Stored dataset items:
# # # # # # #
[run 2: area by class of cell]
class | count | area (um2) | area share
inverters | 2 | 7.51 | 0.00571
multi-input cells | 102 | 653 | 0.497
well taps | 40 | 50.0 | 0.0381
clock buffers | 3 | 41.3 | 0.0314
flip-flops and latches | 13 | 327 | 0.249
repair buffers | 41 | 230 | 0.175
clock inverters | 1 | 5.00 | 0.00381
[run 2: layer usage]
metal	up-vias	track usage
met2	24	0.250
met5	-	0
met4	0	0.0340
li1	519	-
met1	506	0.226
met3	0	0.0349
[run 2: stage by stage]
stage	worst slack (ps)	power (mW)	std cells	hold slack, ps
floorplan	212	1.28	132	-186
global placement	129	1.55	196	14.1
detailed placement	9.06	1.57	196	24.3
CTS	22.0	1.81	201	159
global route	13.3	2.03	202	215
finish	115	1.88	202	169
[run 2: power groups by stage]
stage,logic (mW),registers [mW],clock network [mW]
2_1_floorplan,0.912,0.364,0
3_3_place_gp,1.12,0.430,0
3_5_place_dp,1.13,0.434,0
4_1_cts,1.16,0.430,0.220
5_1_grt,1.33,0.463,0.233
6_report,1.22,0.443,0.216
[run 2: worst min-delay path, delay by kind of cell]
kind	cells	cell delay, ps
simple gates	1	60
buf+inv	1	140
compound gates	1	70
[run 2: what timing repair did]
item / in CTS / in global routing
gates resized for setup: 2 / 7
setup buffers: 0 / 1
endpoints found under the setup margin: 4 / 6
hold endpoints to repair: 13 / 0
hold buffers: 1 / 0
**config.mk**
```make
export PLATFORM = sky130hd
export DESIGN_NAME = mpeg_audio_frame_header_decode
export DESIGN_NICKNAME = d
export VERILOG_FILES = /design/src/design/mafh_pkg.sv /design/src/design/mafh_front.sv /design/src/design/mafh_queue.sv /design/src/design/mafh_back.sv /design/src/design/mpeg_audio_frame_header_decode.sv
export SDC_FILE = /design/constraint.sdc
export NUM_CORES = 2
export LEC_CHECK = 0
export BUFFER_PORTS_ARGS = -buffer_cell sky130_fd_sc_hd__buf_2
export CAP_MARGIN = 20
export CORE_MARGIN = 1
export CORE_UTILIZATION = 52
export DETAILED_ROUTE_END_ITERATION = 10
export PLACE_DENSITY = 0.69
export SLEW_MARGIN = 40
export SYNTH_ARGS = -nofsm -noshare
export SYNTH_HDL_FRONTEND = slang
export SYNTH_SLANG_ARGS = --single-unit
```
**constraint.sdc**
```tcl
create_clock -name i_clk -period 15.05 [get_ports i_clk]
set_input_delay 0.7525 -clock i_clk [delete_from_list [all_inputs] [get_ports i_clk]]
set_output_delay 0.7525 -clock i_clk [all_outputs]
set_load 0.05 [all_outputs]
```
**src/design/mafh_pkg.sv**
```systemverilog
// mafh_pkg: types, codes, lookup tables and reciprocal constants for the
// MPEG audio frame header decoder. No dependencies.
package mafh_pkg;

    // status codes, in check priority order
    typedef enum logic [2:0] {
        ST_OK          = 3'd0,
        ST_NO_SYNC     = 3'd1,
        ST_RSV_VERSION = 3'd2,
        ST_RSV_LAYER   = 3'd3,
        ST_BAD_BITRATE = 3'd4,
        ST_BAD_RATE    = 3'd5
    } t_status;

    // header field codes
    localparam logic [7:0] SYNC_BYTE    = 8'hFF;
    localparam logic [7:0] SYNC_HIGH    = 8'hE0;
    localparam logic [1:0] VER_RESERVED = 2'd1;
    localparam logic [1:0] VER_MPEG1    = 2'd3;
    localparam logic [1:0] LAYER_NONE   = 2'd0;
    localparam logic [1:0] LAYER_ONE    = 2'd1;
    localparam logic [1:0] LAYER_TWO    = 2'd2;
    localparam logic [1:0] MODE_MONO    = 2'b11;
    localparam logic [3:0] BR_FREE      = 4'd0;
    localparam logic [3:0] BR_BAD       = 4'd15;
    localparam logic [1:0] SR_RESERVED  = 2'd3;

    // field widths
    localparam int HZ_W      = 16;
    localparam int KBPS_W    = 9;
    localparam int BYTES_W   = 11;
    localparam int PADADD_W  = 3;
    localparam int K_W       = 18;  // samples per frame * 1000 / 8
    localparam int NUM_W     = 26;  // dividend, at most 55,296,000
    localparam int RECIP_W   = 30;  // ceil(2^42 / hz)
    localparam int RECIP_SHIFT = 42;
    localparam int PROD_W    = NUM_W + RECIP_W;
    localparam int QUOT_W    = PROD_W - RECIP_SHIFT;
    localparam int LEN_W     = QUOT_W + 1;

    localparam logic [BYTES_W-1:0] FRAME_MAX = 11'd2047;

    // bytes-per-kbit scale for each samples-per-frame value
    localparam int KBIT = 1000;
    localparam logic [K_W-1:0] K_SPF_384  = K_W'(384 * KBIT / 8);
    localparam logic [K_W-1:0] K_SPF_576  = K_W'(576 * KBIT / 8);
    localparam logic [K_W-1:0] K_SPF_1152 = K_W'(1152 * KBIT / 8);

    // reciprocals; floor(n * r >> 42) == floor(n / hz) for n below 2^26
    localparam longint unsigned RECIP_ONE = 64'd1 << RECIP_SHIFT;
    localparam logic [RECIP_W-1:0] R_11025 = RECIP_W'((RECIP_ONE + 64'd11024) / 64'd11025);
    localparam logic [RECIP_W-1:0] R_12000 = RECIP_W'((RECIP_ONE + 64'd11999) / 64'd12000);
    localparam logic [RECIP_W-1:0] R_8000  = RECIP_W'((RECIP_ONE + 64'd7999) / 64'd8000);
    localparam logic [RECIP_W-1:0] R_22050 = RECIP_W'((RECIP_ONE + 64'd22049) / 64'd22050);
    localparam logic [RECIP_W-1:0] R_24000 = RECIP_W'((RECIP_ONE + 64'd23999) / 64'd24000);
    localparam logic [RECIP_W-1:0] R_16000 = RECIP_W'((RECIP_ONE + 64'd15999) / 64'd16000);
    localparam logic [RECIP_W-1:0] R_44100 = RECIP_W'((RECIP_ONE + 64'd44099) / 64'd44100);
    localparam logic [RECIP_W-1:0] R_48000 = RECIP_W'((RECIP_ONE + 64'd47999) / 64'd48000);
    localparam logic [RECIP_W-1:0] R_32000 = RECIP_W'((RECIP_ONE + 64'd31999) / 64'd32000);

    // bit rate rows: MPEG1 L1, L2, L3, MPEG2/2.5 L1, MPEG2/2.5 L2 and L3
    localparam logic [KBPS_W-1:0] KBPS_TABLE [0:4][0:15] = '{
        '{9'd0, 9'd32, 9'd64, 9'd96, 9'd128, 9'd160, 9'd192, 9'd224,
          9'd256, 9'd288, 9'd320, 9'd352, 9'd384, 9'd416, 9'd448, 9'd0},
        '{9'd0, 9'd32, 9'd48, 9'd56, 9'd64, 9'd80, 9'd96, 9'd112,
          9'd128, 9'd160, 9'd192, 9'd224, 9'd256, 9'd320, 9'd384, 9'd0},
        '{9'd0, 9'd32, 9'd40, 9'd48, 9'd56, 9'd64, 9'd80, 9'd96,
          9'd112, 9'd128, 9'd160, 9'd192, 9'd224, 9'd256, 9'd320, 9'd0},
        '{9'd0, 9'd32, 9'd48, 9'd56, 9'd64, 9'd80, 9'd96, 9'd112,
          9'd128, 9'd144, 9'd160, 9'd176, 9'd192, 9'd224, 9'd256, 9'd0},
        '{9'd0, 9'd8, 9'd16, 9'd24, 9'd32, 9'd40, 9'd48, 9'd56,
          9'd64, 9'd80, 9'd96, 9'd112, 9'd128, 9'd144, 9'd160, 9'd0}
    };

    // sample rate by version code and rate index
    localparam logic [HZ_W-1:0] HZ_TABLE [0:3][0:3] = '{
        '{16'd11025, 16'd12000, 16'd8000, 16'd0},
        '{16'd0, 16'd0, 16'd0, 16'd0},
        '{16'd22050, 16'd24000, 16'd16000, 16'd0},
        '{16'd44100, 16'd48000, 16'd32000, 16'd0}
    };

    localparam logic [RECIP_W-1:0] RECIP_TABLE [0:3][0:3] = '{
        '{R_11025, R_12000, R_8000, '0},
        '{'0, '0, '0, '0},
        '{R_22050, R_24000, R_16000, '0},
        '{R_44100, R_48000, R_32000, '0}
    };

    // one classified header
    typedef struct packed {
        t_status               status;
        logic [1:0]            version_code;
        logic [1:0]            layer_number;
        logic [1:0]            channel_count;
        logic [HZ_W-1:0]       hz;
        logic [KBPS_W-1:0]     kbps;
        logic                  pad;
        logic [PADADD_W-1:0]   pad_add;
        logic [K_W-1:0]        spf_k;
        logic [RECIP_W-1:0]    recip;
    } t_item;

    // transaction between front, queue and back
    typedef struct packed {
        logic  valid;
        t_item item;
    } t_xfer;

    localparam int QUEUE_DEPTH = 2;

endpackage

```
**src/design/mafh_front.sv**
```systemverilog
// mafh_front: accepts header words, checks sync and decodes fields and
// table entries into one registered item. Depends on mafh_pkg.
module mafh_front (
    input  logic           i_clk,
    input  logic           i_rst_n,
    input  logic           start,
    input  logic [31:0]    i_header_word,
    input  logic           i_full,
    output logic           busy,
    output mafh_pkg::t_xfer o_push
);
    import mafh_pkg::*;

    logic  r_valid;
    t_item r_item;
    t_item n_item;
    logic  w_push;
    logic  w_accept;

    // header decode and classification
    always_comb begin
        logic [1:0] ver;
        logic [1:0] lay_code;
        logic [1:0] layer;
        logic [3:0] br_idx;
        logic [1:0] sr_idx;
        logic       pad;
        logic [2:0] row;
        logic       sync_ok;
        ver      = i_header_word[20:19];
        lay_code = i_header_word[18:17];
        layer    = (lay_code == 2'd0) ? LAYER_NONE : 2'(3'd4 - {1'b0, lay_code});
        br_idx   = i_header_word[15:12];
        sr_idx   = i_header_word[11:10];
        pad      = i_header_word[9];
        sync_ok  = (i_header_word[31:24] == SYNC_BYTE)
                && ((i_header_word[23:16] & SYNC_HIGH) == SYNC_HIGH);

        n_item = '0;
        n_item.version_code  = ver;
        n_item.layer_number  = layer;
        n_item.channel_count = (i_header_word[7:6] == MODE_MONO) ? 2'd1 : 2'd2;
        n_item.pad           = pad;

        if (!sync_ok) begin
            n_item.status = ST_NO_SYNC;
        end else if (ver == VER_RESERVED) begin
            n_item.status = ST_RSV_VERSION;
        end else if (layer == LAYER_NONE) begin
            n_item.status = ST_RSV_LAYER;
        end else if (br_idx == BR_FREE || br_idx == BR_BAD) begin
            n_item.status = ST_BAD_BITRATE;
        end else if (sr_idx == SR_RESERVED) begin
            n_item.status = ST_BAD_RATE;
        end else begin
            n_item.status = ST_OK;
        end

        // bit rate row
        if (ver == VER_MPEG1) begin
            row = 3'(layer - 2'd1);
        end else begin
            row = (layer == LAYER_ONE) ? 3'd3 : 3'd4;
        end
        if (row > 3'd4) begin
            row = 3'd4;
        end

        // samples per frame scale and padding size
        if (layer == LAYER_ONE) begin
            n_item.spf_k   = K_SPF_384;
            n_item.pad_add = pad ? 3'd4 : 3'd0;
        end else begin
            n_item.spf_k   = (layer == LAYER_TWO || ver == VER_MPEG1) ? K_SPF_1152 : K_SPF_576;
            n_item.pad_add = {2'b00, pad};
        end

        n_item.recip = RECIP_TABLE[ver][sr_idx];
        if (n_item.status == ST_OK) begin
            n_item.hz   = HZ_TABLE[ver][sr_idx];
            n_item.kbps = KBPS_TABLE[row][br_idx];
        end
    end

    assign w_push   = r_valid && !i_full;
    assign busy     = r_valid && i_full;
    assign w_accept = start && !busy;

    // front register
    always_ff @(posedge i_clk) begin
        if (!i_rst_n) begin
            r_valid <= 1'b0;
        end else if (w_accept) begin
            r_valid <= 1'b1;
        end else if (w_push) begin
            r_valid <= 1'b0;
        end
    end

    always_ff @(posedge i_clk) begin
        if (w_accept) begin
            r_item <= n_item;
        end
    end

    assign o_push.valid = w_push;
    assign o_push.item  = r_item;

endmodule

```
**src/design/mafh_queue.sv**
```systemverilog
// mafh_queue: short flop-based queue between front and back.
// Depends on mafh_pkg.
module mafh_queue (
    input  logic            i_clk,
    input  logic            i_rst_n,
    input  mafh_pkg::t_xfer i_push,
    input  logic            i_pop,
    output logic            o_full,
    output mafh_pkg::t_xfer o_head
);
    import mafh_pkg::*;

    localparam int PTR_W = (QUEUE_DEPTH > 1) ? $clog2(QUEUE_DEPTH) : 1;
    localparam int CNT_W = $clog2(QUEUE_DEPTH + 1);

    t_item            r_mem [QUEUE_DEPTH];
    logic [PTR_W-1:0] r_wr_ptr;
    logic [PTR_W-1:0] r_rd_ptr;
    logic [CNT_W-1:0] r_count;
    logic             w_empty;
    logic             w_do_pop;

    assign o_full   = (r_count == CNT_W'(QUEUE_DEPTH));
    assign w_empty  = (r_count == '0);
    assign w_do_pop = i_pop && !w_empty;

    // pointers and fill count
    always_ff @(posedge i_clk) begin
        if (!i_rst_n) begin
            r_wr_ptr <= '0;
            r_rd_ptr <= '0;
            r_count  <= '0;
        end else begin
            if (i_push.valid) begin
                r_wr_ptr <= (r_wr_ptr == PTR_W'(QUEUE_DEPTH - 1)) ? '0 : r_wr_ptr + 1'b1;
            end
            if (w_do_pop) begin
                r_rd_ptr <= (r_rd_ptr == PTR_W'(QUEUE_DEPTH - 1)) ? '0 : r_rd_ptr + 1'b1;
            end
            if (i_push.valid && !w_do_pop) begin
                r_count <= r_count + 1'b1;
            end else if (w_do_pop && !i_push.valid) begin
                r_count <= r_count - 1'b1;
            end
        end
    end

    // entry storage
    always_ff @(posedge i_clk) begin
        if (i_push.valid) begin
            r_mem[r_wr_ptr] <= i_push.item;
        end
    end

    assign o_head.valid = !w_empty;
    assign o_head.item  = r_mem[r_rd_ptr];

    // checks
    a_no_overflow: assert property (@(posedge i_clk) disable iff (!i_rst_n)
        o_full |-> !i_push.valid)
        else $error("push into full queue");
    a_count_bound: assert property (@(posedge i_clk) disable iff (!i_rst_n)
        r_count <= CNT_W'(QUEUE_DEPTH))
        else $error("queue count above depth");
    a_pop_drains: assert property (@(posedge i_clk) disable iff (!i_rst_n)
        (r_count == CNT_W'(1) && i_pop && !i_push.valid) |=> w_empty)
        else $error("queue not empty after last pop");

endmodule

```
**src/design/mafh_back.sv**
```systemverilog
// mafh_back: frame length datapath, dividend multiply, reciprocal multiply,
// padding and saturation, registered result strobe. Depends on mafh_pkg.
module mafh_back (
    input  logic                            i_clk,
    input  logic                            i_rst_n,
    input  mafh_pkg::t_xfer                 i_head,
    output logic                            o_pop,
    output logic                            o_valid,
    output logic [2:0]                      o_status,
    output logic [1:0]                      o_version_code,
    output logic [1:0]                      o_layer_number,
    output logic [1:0]                      o_channel_count,
    output logic [mafh_pkg::HZ_W-1:0]       o_sample_rate_hz,
    output logic [mafh_pkg::KBPS_W-1:0]     o_bit_rate_kbps,
    output logic                            o_padding_bit,
    output logic [mafh_pkg::BYTES_W-1:0]    o_frame_bytes
);
    import mafh_pkg::*;

    logic                  r_s1_valid;
    t_item                 r_s1_item;
    logic [NUM_W-1:0]      r_s1_num;
    logic                  r_s2_valid;
    t_item                 r_s2_item;
    logic [PROD_W-1:0]     r_s2_prod;
    logic                  r_out_valid;
    t_item                 r_out_item;
    logic [BYTES_W-1:0]    r_out_bytes;

    logic [K_W+KBPS_W-1:0] w_num_full;
    logic [PROD_W-1:0]     w_prod;
    logic [QUOT_W-1:0]     w_quot;
    logic [LEN_W-1:0]      w_len;
    logic [BYTES_W-1:0]    n_bytes;

    // back takes every queued transaction at once
    assign o_pop = i_head.valid;

    // stage 1: dividend = spf * 1000 / 8 * kbps
    assign w_num_full = {{KBPS_W{1'b0}}, i_head.item.spf_k}
                      * {{K_W{1'b0}}, i_head.item.kbps};

    // stage 2: dividend times reciprocal of the sample rate
    assign w_prod = {{RECIP_W{1'b0}}, r_s1_num} * {{NUM_W{1'b0}}, r_s1_item.recip};

    // stage 3: quotient, padding, saturation
    always_comb begin
        w_quot = r_s2_prod[PROD_W-1:RECIP_SHIFT];
        w_len  = {1'b0, w_quot} + LEN_W'(r_s2_item.pad_add);
        if (r_s2_item.status != ST_OK) begin
            n_bytes = '0;
        end else if (w_len > LEN_W'(FRAME_MAX)) begin
            n_bytes = FRAME_MAX;
        end else begin
            n_bytes = w_len[BYTES_W-1:0];
        end
    end

    // valid pipeline
    always_ff @(posedge i_clk) begin
        if (!i_rst_n) begin
            r_s1_valid  <= 1'b0;
            r_s2_valid  <= 1'b0;
            r_out_valid <= 1'b0;
        end else begin
            r_s1_valid  <= i_head.valid;
            r_s2_valid  <= r_s1_valid;
            r_out_valid <= r_s2_valid;
        end
    end

    // payload pipeline
    always_ff @(posedge i_clk) begin
        r_s1_item   <= i_head.item;
        r_s1_num    <= w_num_full[NUM_W-1:0];
        r_s2_item   <= r_s1_item;
        r_s2_prod   <= w_prod;
        r_out_item  <= r_s2_item;
        r_out_bytes <= n_bytes;
    end

    assign o_valid          = r_out_valid;
    assign o_status         = r_out_item.status;
    assign o_version_code   = r_out_item.version_code;
    assign o_layer_number   = r_out_item.layer_number;
    assign o_channel_count  = r_out_item.channel_count;
    assign o_sample_rate_hz = r_out_item.hz;
    assign o_bit_rate_kbps  = r_out_item.kbps;
    assign o_padding_bit    = r_out_item.pad;
    assign o_frame_bytes    = r_out_bytes;

    // checks
    a_err_zero_len: assert property (@(posedge i_clk) disable iff (!i_rst_n)
        (o_valid && o_status != ST_OK) |-> (o_frame_bytes == '0 && o_sample_rate_hz == '0))
        else $error("error result carries a length or rate");
    a_ok_nonzero: assert property (@(posedge i_clk) disable iff (!i_rst_n)
        (o_valid && o_status == ST_OK) |-> (o_frame_bytes != '0 && o_bit_rate_kbps != '0))
        else $error("good header gave empty frame");
    a_latency: assert property (@(posedge i_clk) disable iff (!i_rst_n)
        i_head.valid |=> ##2 o_valid)
        else $error("transaction lost in back pipeline");

endmodule

```
**src/design/mpeg_audio_frame_header_decode.sv**
```systemverilog
// mpeg_audio_frame_header_decode: top level of the MPEG audio header decoder.
// Depends on mafh_pkg, mafh_front, mafh_queue and mafh_back.
//
// Usage:
//   Input: drive i_header_word and raise start; the word is taken at a
//   rising edge where start is high and busy is low. One header may be
//   taken every cycle.
//   Output: each header yields one result, shown for exactly one cycle with
//   o_valid high, in the order the headers were taken. Results cannot be
//   held off by the receiver.
//   Pipeline: a header passes the front register, queue, dividend multiply,
//   reciprocal multiply and output register in that order.
//   Throughput: one header per cycle while busy is low, set by the two
//   pipelined multipliers that replace the divide by the sample rate.
//   busy rises only when the front register holds a header and the
//   two-entry queue is full; with the back draining every cycle this does
//   not happen in normal use.
//   Reset (i_rst_n low, synchronous) empties the front register, queue and
//   back pipeline; headers in flight are dropped and no result follows.
module mpeg_audio_frame_header_decode (
    input  logic                         i_clk,
    input  logic                         i_rst_n,
    input  logic                         start,
    output logic                         busy,
    input  logic [31:0]                  i_header_word,
    output logic                         o_valid,
    output logic [2:0]                   o_status,
    output logic [1:0]                   o_version_code,
    output logic [1:0]                   o_layer_number,
    output logic [1:0]                   o_channel_count,
    output logic [mafh_pkg::HZ_W-1:0]    o_sample_rate_hz,
    output logic [mafh_pkg::KBPS_W-1:0]  o_bit_rate_kbps,
    output logic                         o_padding_bit,
    output logic [mafh_pkg::BYTES_W-1:0] o_frame_bytes
);
    import mafh_pkg::*;

    t_xfer w_push;
    t_xfer w_head;
    logic  w_full;
    logic  w_pop;

    // classify
    mafh_front u_front (
        .i_clk         (i_clk),
        .i_rst_n       (i_rst_n),
        .start         (start),
        .i_header_word (i_header_word),
        .i_full        (w_full),
        .busy          (busy),
        .o_push        (w_push)
    );

    // decouple
    mafh_queue u_queue (
        .i_clk   (i_clk),
        .i_rst_n (i_rst_n),
        .i_push  (w_push),
        .i_pop   (w_pop),
        .o_full  (w_full),
        .o_head  (w_head)
    );

    // frame length datapath
    mafh_back u_back (
        .i_clk            (i_clk),
        .i_rst_n          (i_rst_n),
        .i_head           (w_head),
        .o_pop            (w_pop),
        .o_valid          (o_valid),
        .o_status         (o_status),
        .o_version_code   (o_version_code),
        .o_layer_number   (o_layer_number),
        .o_channel_count  (o_channel_count),
        .o_sample_rate_hz (o_sample_rate_hz),
        .o_bit_rate_kbps  (o_bit_rate_kbps),
        .o_padding_bit    (o_padding_bit),
        .o_frame_bytes    (o_frame_bytes)
    );

endmodule

```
# # # # # # #
Where a line of the records contains the word "order", copy that line.

    // status codes, in check priority order
//   o_valid high, in the order the headers were taken. Results cannot be
//   reciprocal multiply and output register in that order.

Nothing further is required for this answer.